アルコールの飲みすぎは糖尿病などのリスクを高める

 アルコールの飲みすぎは、肝障害、2型糖尿病、高血圧、心疾患、胃腸障害、がん、メンタルヘルス不調などのリスクを高める。

 アルコールの過剰摂取は、日本を含む世界的な課題となっており、国連の持続可能な達成目標(SDGs)にも含まれている。

 糖尿病とともに生きる成人の半数は、飲酒する習慣がある。米国のペンシルバニア大学看護学部の研究によると、糖尿病の治療を受けていて肥満もある人が、アルコールの摂取量を減らすと、体重を減らすことができる。

 お酒を控えて健康的な体重を維持することで、血糖値と1~2ヵ月の血糖値の平均を示すHbA1cを改善できる可能性がある。

 日本では、飲酒にともなうリスクに関する知識の普及を推進するために、厚生労働省が「健康に配慮した飲酒に関するガイドライン」を策定した。

 ガイドラインでは、生活習慣病のリスクを高める飲酒量を、1日あたりの純アルコール量で、男性は40g以上、女性は20g以上を摂取した場合としている。

 過剰なアルコール摂取を防ぐため、▼自らの飲酒状況などを把握する、▼あらかじめ量を決めて飲酒をする、▼1週間のうち飲酒をしない日を設けるなど、健康に配慮した飲酒をすることを勧めている。

 純アルコール量20gの目安は、ビールは中びん1本(500mL)、日本酒は1合(180mL)、ウイスキーはダブル1杯(60mL)、焼酎は0.6合(110mL)、ワインは1/4本(180mL)となっている。

仕事のストレスはアルコールの飲みすぎを増やす

 アルコールの飲みすぎが増える原因はさまざまだが、仕事のストレスもそのひとつ。嫌な気持ちを忘れるための飲酒は、量や頻度が少しずつ増え、危険な飲み方につながりやすい。

 なかでも長時間労働は、危険なアルコール摂取の増加につながりやすいことが、東フィンランド大学やスウェーデンのカロリンスカ研究所の研究で明らかになっている。

 とくに週48時間以上働いている従業員は、アルコールの飲みすぎになりやすいことが示された。

 研究グループは、14ヵ国の33万3,693人を対象に横断的調査を実施した。その結果、労働時間が長すぎると、アルコール摂取量が増加する可能性が11%増加することが分かった。

 9ヵ国の10万602人を対象とした前向き調査でも、長時間労働は危険なアルコール摂取のリスクの12%増加と関連していた。

 「長時間労働と危険なアルコール摂取の関連が示されました。成人のほとんどが就労しており、働いている人のアルコール乱用は重要な課題になっています」と、同大学教育心理学部のマリアンナ ヴィルタネン教授は述べている。

アルコールの飲みすぎを減らす方法 1
ノンアルコール飲料を上手に活用する

 それでは、過剰なアルコール摂取を防ぐために、どんな方法が効果的だろうか?

 ノンアルコール飲料を利用することで、飲酒量が減少し、その効果は提供の終了後も8週間持続することが、筑波大学が123人の成人を対象に実施した研究で明らかになった。

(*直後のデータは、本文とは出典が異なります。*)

`src/rtl/gf3_rs_syndrome_seq.sv`:
```
// Serial Reed-Solomon syndrome sequencer over GF(2^3), prim poly x^3+x+1, alpha=3'b010.
// Horner update per symbol: S_j <= S_j*alpha^j + r, first symbol is the highest-degree coefficient.
// Optional single-error locator outputs are built when GF3_SYN_ERRLOC_EN is defined (requires NSYN==2).

// GF(2^3) addition: carry-less, bitwise XOR
module gf_add_3 (
    input  logic [2:0] a_i,
    input  logic [2:0] b_i,
    output logic [2:0] y_o
);
    assign y_o = a_i ^ b_i;
endmodule

module gf3_rs_syndrome_seq #(
    parameter int unsigned N_SYM = 7,
    parameter int unsigned NSYN  = 2
) (
    input  logic              clk,
    input  logic              rst_n,
    input  logic              flush,
    input  logic              sym_valid,
    output logic              sym_ready,
    input  logic [2:0]        sym_data,
    output logic              syn_valid,
    input  logic              syn_ready,
    output logic [3*NSYN-1:0] syn_data,
    output logic              syn_nz
`ifdef GF3_SYN_ERRLOC_EN
    ,
    output logic [2:0]        err_pos,
    output logic [2:0]        err_mag,
    output logic [0:0]        err_unc
`endif
);

    localparam int unsigned CNT_W = $clog2(N_SYM + 1);

    typedef enum logic [1:0] {ST_IDLE, ST_ACC, ST_DONE} state_e;

    state_e                   state_q, state_d;
    logic [CNT_W-1:0]         cnt_q, cnt_d;
    logic [NSYN-1:0][2:0]     s_q, s_d, s_mul, s_upd;
    logic                     syn_valid_q;
    logic [3*NSYN-1:0]        syn_data_q;
    logic                     syn_nz_q;
    logic                     accept;
    logic                     cap;

    // Multiply by alpha, reducing with x^3 = x+1
    function automatic logic [2:0] xtime(input logic [2:0] b);
        return {b[1], b[0] ^ b[2], b[2]};
    endfunction

    // Multiply by alpha^n through n chained xtime stages
    function automatic logic [2:0] xtime_pow(input logic [2:0] s, input int unsigned n);
        logic [2:0] v;
        v = s;
        for (int unsigned i = 0; i < NSYN; i++) begin
            if (i < n) v = xtime(v);
        end
        return v;
    endfunction

    // Per-syndrome Horner datapath
    for (genvar j = 0; j < NSYN; j++) begin : g_syn
        assign s_mul[j] = xtime_pow(s_q[j], j + 1);
        gf_add_3 u_add (.a_i(s_mul[j]), .b_i(sym_data), .y_o(s_upd[j]));
    end

    // Next-state, accept handshake and syndrome update
    always_comb begin
        state_d   = state_q;
        cnt_d     = cnt_q;
        s_d       = s_q;
        cap       = 1'b0;
        sym_ready = (state_q != ST_DONE) || syn_ready;
        accept    = sym_valid && sym_ready;
        if (flush) begin
            state_d = ST_IDLE;
            cnt_d   = '0;
        end else begin
            if ((state_q == ST_DONE) && syn_ready) begin
                state_d = ST_IDLE;
                cnt_d   = '0;
            end
            if (accept) begin
                if (state_q == ST_ACC) begin
                    s_d   = s_upd;
                    cnt_d = cnt_q + CNT_W'(1);
                    if (cnt_d == CNT_W'(N_SYM)) begin
                        state_d = ST_DONE;
                        cap     = 1'b1;
                    end
                end else begin
                    s_d     = {NSYN{sym_data}};
                    cnt_d   = CNT_W'(1);
                    state_d = ST_ACC;
                end
            end
        end
    end

    // State, accumulators and presented result
    always_ff @(posedge clk or negedge rst_n) begin
        if (!rst_n) begin
            state_q     <= ST_IDLE;
            cnt_q       <= '0;
            s_q         <= '0;
            syn_valid_q <= 1'b0;
            syn_data_q  <= '0;
            syn_nz_q    <= 1'b0;
        end else begin
            state_q     <= state_d;
            cnt_q       <= cnt_d;
            s_q         <= s_d;
            syn_valid_q <= (state_d == ST_DONE);
            if (cap) begin
                syn_data_q <= s_d;
                syn_nz_q   <= |s_d;
            end
        end
    end

    assign syn_valid = syn_valid_q;
    assign syn_data  = syn_data_q;
    assign syn_nz    = syn_nz_q;

`ifdef GF3_SYN_ERRLOC_EN
    if (NSYN != 2) begin : g_bad_nsyn
        $error("GF3_SYN_ERRLOC_EN requires NSYN == 2");
    end

    logic [2:0] err_pos_q, err_pos_d;
    logic [2:0] err_mag_q, err_mag_d;
    logic       err_unc_q, err_unc_d;
    logic [2:0] l1, l2;
    int unsigned lp, lm;

    // Discrete log of a nonzero element
    function automatic logic [2:0] gf_log(input logic [2:0] a);
        case (a)
            3'b001:  return 3'd0;
            3'b010:  return 3'd1;
            3'b100:  return 3'd2;
            3'b011:  return 3'd3;
            3'b110:  return 3'd4;
            3'b111:  return 3'd5;
            3'b101:  return 3'd6;
            default: return 3'd0;
        endcase
    endfunction

    // alpha^e for e in 0..6
    function automatic logic [2:0] gf_alog(input logic [2:0] e);
        case (e)
            3'd0:    return 3'b001;
            3'd1:    return 3'b010;
            3'd2:    return 3'b100;
            3'd3:    return 3'b011;
            3'd4:    return 3'b110;
            3'd5:    return 3'b111;
            3'd6:    return 3'b101;
            default: return 3'b001;
        endcase
    endfunction

    // Single-error locator: position = log(S2/S1), magnitude = S1^2/S2
    always_comb begin
        err_pos_d = 3'd0;
        err_mag_d = 3'd0;
        err_unc_d = 1'b0;
        l1        = gf_log(s_d[0]);
        l2        = gf_log(s_d[1]);
        lp        = (32'(l2) + 32'd7 - 32'(l1)) % 32'd7;
        lm        = (32'd2 * 32'(l1) + 32'd7 - 32'(l2)) % 32'd7;
        if ((s_d[0] == 3'd0) && (s_d[1] == 3'd0)) begin
            err_unc_d = 1'b0;
        end else if ((s_d[0] == 3'd0) || (s_d[1] == 3'd0)) begin
            err_unc_d = 1'b1;
        end else begin
            err_pos_d = 3'(lp);
            err_mag_d = gf_alog(3'(lm));
            err_unc_d = (lp >= N_SYM);
        end
    end

    // Locator registered alongside the syndromes
    always_ff @(posedge clk or negedge rst_n) begin
        if (!rst_n) begin
            err_pos_q <= 3'd0;
            err_mag_q <= 3'd0;
            err_unc_q <= 1'b0;
        end else if (cap) begin
            err_pos_q <= err_pos_d;
            err_mag_q <= err_mag_d;
            err_unc_q <= err_unc_d;
        end
    end

    assign err_pos = err_pos_q;
    assign err_mag = err_mag_q;
    assign err_unc = err_unc_q;
`endif

endmodule

```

 研究グループは、アルコール依存症などのない参加者を介入群と対照群に分け、介入群にはノンアルコール飲料を12週間提供した。

 その結果、介入群の飲酒量は12週目の時点で、介入前に比べて1日あたり純アルコール換算で平均11.5g減少していた。

 また、介入群のノンアルコール飲料の摂取量の増加と、飲酒量の減少とに相関がみられ、ノンアルコール飲料がアルコール飲料に置き換わって飲まれていた可能性が示された。

 「過剰なアルコール摂取を減らすための対策として、ノンアルコール飲料の利用は有用であり、ノンアルコール飲料が減酒のきっかけになる可能性あります」と、研究者は述べている。

アルコールの飲みすぎを減らす方法 2
アルコールのカロリー表示を見る 飲酒量を減らすのに効果的

 販売されているアルコール飲料にカロリーが分かりやすく表示してあれば、多量飲酒をしている人の54%は「飲酒習慣を変える」と考えていることが、英国のユニバーシティ カレッジ ロンドンが4,683人を対象に実施したアンケート調査で示された。

 アルコール飲料のカロリー表示により、多量飲酒をしている人の4分の1以上(27%)が「低カロリーの飲料を選ぶ」と答え、6人に1人が「飲酒頻度を減らす」(18%)、「飲酒量を減らす」(17%)とそれぞれ答えた。

 「アルコール飲料をはじめとする食品に分かりやすくカロリーを表示することは、多くの人の飲酒などの食習慣を変えるのに効果がある可能性があります」と、同大学行動科学・健康学部のアンドリュー ステプトー教授は言う。

 英国では、すべての加工食品に栄養表示をすることが義務づけられているが、ノンアルコール飲料はアルコール度数などを表示する必要があるものの、カロリー表示は義務づけられていない。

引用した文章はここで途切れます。